[[ Dataset entries, beginning ]]

<file path="config.mk">
export PLATFORM = sky130hd
export DESIGN_NAME = rx_gate_capture
export DESIGN_NICKNAME = d
export VERILOG_FILES = /design/src/rtl/rx_gate_capture.sv
export SDC_FILE = /design/constraint.sdc
export NUM_CORES = 1
export LEC_CHECK = 0
export BUFFER_PORTS_ARGS = -buffer_cell sky130_fd_sc_hd__buf_2
export CAP_MARGIN = 20
export CORE_MARGIN = 2
export CORE_UTILIZATION = 40
export DETAILED_ROUTE_END_ITERATION = 16
export PLACE_DENSITY = 0.62
export SLEW_MARGIN = 20
export SYNTH_ARGS = -nofsm -noshare
export SYNTH_HDL_FRONTEND = slang
export SYNTH_SLANG_ARGS = --single-unit
</file>
<file path="constraint.sdc">
create_clock -name clock -period 6.6 [get_ports clock]
set_input_delay 0.66 -clock clock [delete_from_list [all_inputs] [get_ports clock]]
set_output_delay 0.66 -clock clock [all_outputs]
set_load 0.01 [all_outputs]
</file>
<file path="src/rtl/rx_gate_capture.sv">
// Range-gated ADC capture: after each trigger, wait gate_delay cycles, sum gate_length
// offset-binary samples, and queue the signed sum in a small FWFT FIFO.
module rx_gate_capture #(
  parameter int unsigned ADC_WIDTH = 14,
  parameter int unsigned ACC_WIDTH = 24,
  parameter int unsigned DEPTH     = 16,
  parameter int unsigned AW        = 4
) (
  input  logic                 clock,
  input  logic                 reset,
  input  logic                 enable,
  input  logic                 trigger,
  input  logic                 sample_strobe,
  input  logic [ADC_WIDTH-1:0] adc_data,
  input  logic [15:0]          gate_delay,
  input  logic [7:0]           gate_length,
  input  logic                 pop,
  input  logic                 clear_overflow,
  output logic [ACC_WIDTH-1:0] dout,
  output logic                 empty,
  output logic                 full,
  output logic [AW:0]          count,
  output logic                 data_ready,
  output logic                 busy,
  output logic                 overflow
);

  typedef enum logic [1:0] {StIdle, StDelay, StAccum, StStore} state_e;

  localparam logic [AW:0]   CntFull = (AW+1)'(DEPTH);
  localparam logic [AW:0]   CntOne  = (AW+1)'(1);
  localparam logic [AW-1:0] PtrOne  = AW'(1);

  state_e               r_state, w_state_d;
  logic [15:0]          r_dly, w_dly_d;
  logic [7:0]           r_len, w_len_d;
  logic [7:0]           r_cnt, w_cnt_d, w_cnt_inc;
  logic [ACC_WIDTH-1:0] r_acc, w_acc_d, w_sample;
  logic                 w_push;

  logic [ACC_WIDTH-1:0] r_mem [DEPTH];
  logic [AW-1:0]        r_wr_ptr, r_rd_ptr;
  logic [AW:0]          r_count;
  logic [ACC_WIDTH-1:0] r_hold;
  logic                 r_ovf;
  logic                 w_do_push, w_do_pop;

  // Offset binary to two's complement: flip the MSB, then sign-extend.
  assign w_sample  = {{(ACC_WIDTH-ADC_WIDTH){~adc_data[ADC_WIDTH-1]}},
                      ~adc_data[ADC_WIDTH-1], adc_data[ADC_WIDTH-2:0]};
  assign w_cnt_inc = r_cnt + 8'd1;

  always_comb begin
    w_state_d = r_state;
    w_dly_d   = r_dly;
    w_len_d   = r_len;
    w_cnt_d   = r_cnt;
    w_acc_d   = r_acc;
    w_push    = 1'b0;
    unique case (r_state)
      StIdle: begin
        if (trigger) begin
          w_state_d = StDelay;
          w_dly_d   = gate_delay;
          w_len_d   = (gate_length == 8'd0) ? 8'd1 : gate_length;
        end
      end
      StDelay: begin
        if (r_dly == 16'd0) begin
          w_state_d = StAccum;
          w_acc_d   = '0;
          w_cnt_d   = 8'd0;
        end else begin
          w_dly_d = r_dly - 16'd1;
        end
      end
      StAccum: begin
        if (sample_strobe) begin
          w_acc_d = r_acc + w_sample;
          w_cnt_d = w_cnt_inc;
          if (w_cnt_inc == r_len) w_state_d = StStore;
        end
      end
      StStore: begin
        w_push    = 1'b1;
        w_state_d = StIdle;
      end
    endcase
    // Disable aborts any gate in flight, including its pending store.
    if (!enable) begin
      w_state_d = StIdle;
      w_push    = 1'b0;
    end
  end

  always_ff @(posedge clock or posedge reset) begin
    if (reset) begin
      r_state <= StIdle;
      r_dly   <= '0;
      r_len   <= '0;
      r_cnt   <= '0;
      r_acc   <= '0;
    end else begin
      r_state <= w_state_d;
      r_dly   <= w_dly_d;
      r_len   <= w_len_d;
      r_cnt   <= w_cnt_d;
      r_acc   <= w_acc_d;
    end
  end

  // A pop in the same cycle frees the slot a push into a full FIFO needs.
  assign w_do_pop  = pop && !empty;
  assign w_do_push = w_push && (!full || w_do_pop);

  always_ff @(posedge clock) begin
    if (w_do_push) r_mem[r_wr_ptr] <= r_acc;
  end

  always_ff @(posedge clock or posedge reset) begin
    if (reset) begin
      r_wr_ptr <= '0;
      r_rd_ptr <= '0;
      r_count  <= '0;
      r_hold   <= '0;
      r_ovf    <= 1'b0;
    end else begin
      if (w_do_push) r_wr_ptr <= r_wr_ptr + PtrOne;
      if (w_do_pop) begin
        r_rd_ptr <= r_rd_ptr + PtrOne;
        r_hold   <= r_mem[r_rd_ptr];
      end
      if (w_do_push && !w_do_pop)      r_count <= r_count + CntOne;
      else if (w_do_pop && !w_do_push) r_count <= r_count - CntOne;
      if (w_push && !w_do_push) r_ovf <= 1'b1;
      else if (clear_overflow)  r_ovf <= 1'b0;
    end
  end

  assign count      = r_count;
  assign empty      = (r_count == '0);
  assign full       = (r_count == CntFull);
  assign dout       = empty ? r_hold : r_mem[r_rd_ptr];
  assign busy       = (r_state != StIdle);
  assign data_ready = !empty && !busy;
  assign overflow   = r_ovf;

endmodule

</file>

[[ Dataset entries, end ]]

**Your assignment:** Exactly as written above, please repeat the entries.

**Response for this exercise:**
<file path="config.mk">
export PLATFORM = sky130hd
export DESIGN_NAME = rx_gate_capture
export DESIGN_NICKNAME = d
export VERILOG_FILES = /design/src/rtl/rx_gate_capture.sv
export SDC_FILE = /design/constraint.sdc
export NUM_CORES = 1
export LEC_CHECK = 0
export BUFFER_PORTS_ARGS = -buffer_cell sky130_fd_sc_hd__buf_2
export CAP_MARGIN = 20
export CORE_MARGIN = 2
export CORE_UTILIZATION = 40
export DETAILED_ROUTE_END_ITERATION = 16
export PLACE_DENSITY = 0.62
export SLEW_MARGIN = 20
export SYNTH_ARGS = -nofsm -noshare
export SYNTH_HDL_FRONTEND = slang
export SYNTH_SLANG_ARGS = --single-unit
</file>
<file path="constraint.sdc">
create_clock -name clock -period 6.6 [get_ports clock]
set_input_delay 0.66 -clock clock [delete_from_list [all_inputs] [get_ports clock]]
set_output_delay 0.66 -clock clock [all_outputs]
set_load 0.01 [all_outputs]
</file>
<file path="src/rtl/rx_gate_capture.sv">
// Range-gated ADC capture: after each trigger, wait gate_delay cycles, sum gate_length
// offset-binary samples, and queue the signed sum in a small FWFT FIFO.
module rx_gate_capture #(
  parameter int unsigned ADC_WIDTH = 14,
  parameter int unsigned ACC_WIDTH = 24,
  parameter int unsigned DEPTH     = 16,
  parameter int unsigned AW        = 4
) (
  input  logic                 clock,
  input  logic                 reset,
  input  logic                 enable,
  input  logic                 trigger,
  input  logic                 sample_strobe,
  input  logic [ADC_WIDTH-1:0] adc_data,
  input  logic [15:0]          gate_delay,
  input  logic [7:0]           gate_length,
  input  logic                 pop,
  input  logic                 clear_overflow,
  output logic [ACC_WIDTH-1:0] dout,
  output logic                 empty,
  output logic                 full,
  output logic [AW:0]          count,
  output logic                 data_ready,
  output logic                 busy,
  output logic                 overflow
);

  typedef enum logic [1:0] {StIdle, StDelay, StAccum, StStore} state_e;

  localparam logic [AW:0]   CntFull = (AW+1)'(DEPTH);
  localparam logic [AW:0]   CntOne  = (AW+1)'(1);
  localparam logic [AW-1:0] PtrOne  = AW'(1);

  state_e               r_state, w_state_d;
  logic [15:0]          r_dly, w_dly_d;
  logic [7:0]           r_len, w_len_d;
  logic [7:0]           r_cnt, w_cnt_d, w_cnt_inc;
  logic [ACC_WIDTH-1:0] r_acc, w_acc_d, w_sample;
  logic                 w_push;

  logic [ACC_WIDTH-1:0] r_mem [DEPTH];
  logic [AW-1:0]        r_wr_ptr, r_rd_ptr;
  logic [AW:0]          r_count;
  logic [ACC_WIDTH-1:0] r_hold;
  logic                 r_ovf;
  logic                 w_do_push, w_do_pop;

  // Offset binary to two's complement: flip the MSB, then sign-extend.
  assign w_sample  = {{(ACC_WIDTH-ADC_WIDTH){~adc_data[ADC_WIDTH-1]}},
                      ~adc_data[ADC_WIDTH-1], adc_data[ADC_WIDTH-2:0]};
  assign w_cnt_inc = r_cnt + 8'd1;

  always_comb begin
    w_state_d = r_state;
    w_dly_d   = r_dly;
    w_len_d   = r_len;
    w_cnt_d   = r_cnt;
    w_acc_d   = r_acc;
    w_push    = 1'b0;
    unique case (r_state)
      StIdle: begin
        if (trigger) begin
          w_state_d = StDelay;
          w_dly_d   = gate_delay;
          w_len_d   = (gate_length == 8'd0) ? 8'd1 : gate_length;
        end
      end
      StDelay: begin
        if (r_dly == 16'd0) begin
          w_state_d = StAccum;
          w_acc_d   = '0;
          w_cnt_d   = 8'd0;
        end else begin
          w_dly_d = r_dly - 16'd1;
        end
      end
      StAccum: begin
        if (sample_strobe) begin
          w_acc_d = r_acc + w_sample;
          w_cnt_d = w_cnt_inc;
          if (w_cnt_inc == r_len) w_state_d = StStore;
        end
      end
      StStore: begin
        w_push    = 1'b1;
        w_state_d = StIdle;
      end
    endcase
    // Disable aborts any gate in flight, including its pending store.
    if (!enable) begin
      w_state_d = StIdle;
      w_push    = 1'b0;
    end
  end

  always_ff @(posedge clock or posedge reset) begin
    if (reset) begin
      r_state <= StIdle;
      r_dly   <= '0;
      r_len   <= '0;
      r_cnt   <= '0;
      r_acc   <= '0;
    end else begin
      r_state <= w_state_d;
      r_dly   <= w_dly_d;
      r_len   <= w_len_d;
      r_cnt   <= w_cnt_d;
      r_acc   <= w_acc_d;
    end
  end

  // A pop in the same cycle frees the slot a push into a full FIFO needs.
  assign w_do_pop  = pop && !empty;
  assign w_do_push = w_push && (!full || w_do_pop);

  always_ff @(posedge clock) begin
    if (w_do_push) r_mem[r_wr_ptr] <= r_acc;
  end

  always_ff @(posedge clock or posedge reset) begin
    if (reset) begin
      r_wr_ptr <= '0;
      r_rd_ptr <= '0;
      r_count  <= '0;
      r_hold   <= '0;
      r_ovf    <= 1'b0;
    end else begin
      if (w_do_push) r_wr_ptr <= r_wr_ptr + PtrOne;
      if (w_do_pop) begin
        r_rd_ptr <= r_rd_ptr + PtrOne;
        r_hold   <= r_mem[r_rd_ptr];
      end
      if (w_do_push && !w_do_pop)      r_count <= r_count + CntOne;
      else if (w_do_pop && !w_do_push) r_count <= r_count - CntOne;
      if (w_push && !w_do_push) r_ovf <= 1'b1;
      else if (clear_overflow)  r_ovf <= 1'b0;
    end
  end

  assign count      = r_count;
  assign empty      = (r_count == '0);
  assign full       = (r_count == CntFull);
  assign dout       = empty ? r_hold : r_mem[r_rd_ptr];
  assign busy       = (r_state != StIdle);
  assign data_ready = !empty && !busy;
  assign overflow   = r_ovf;

endmodule

</file>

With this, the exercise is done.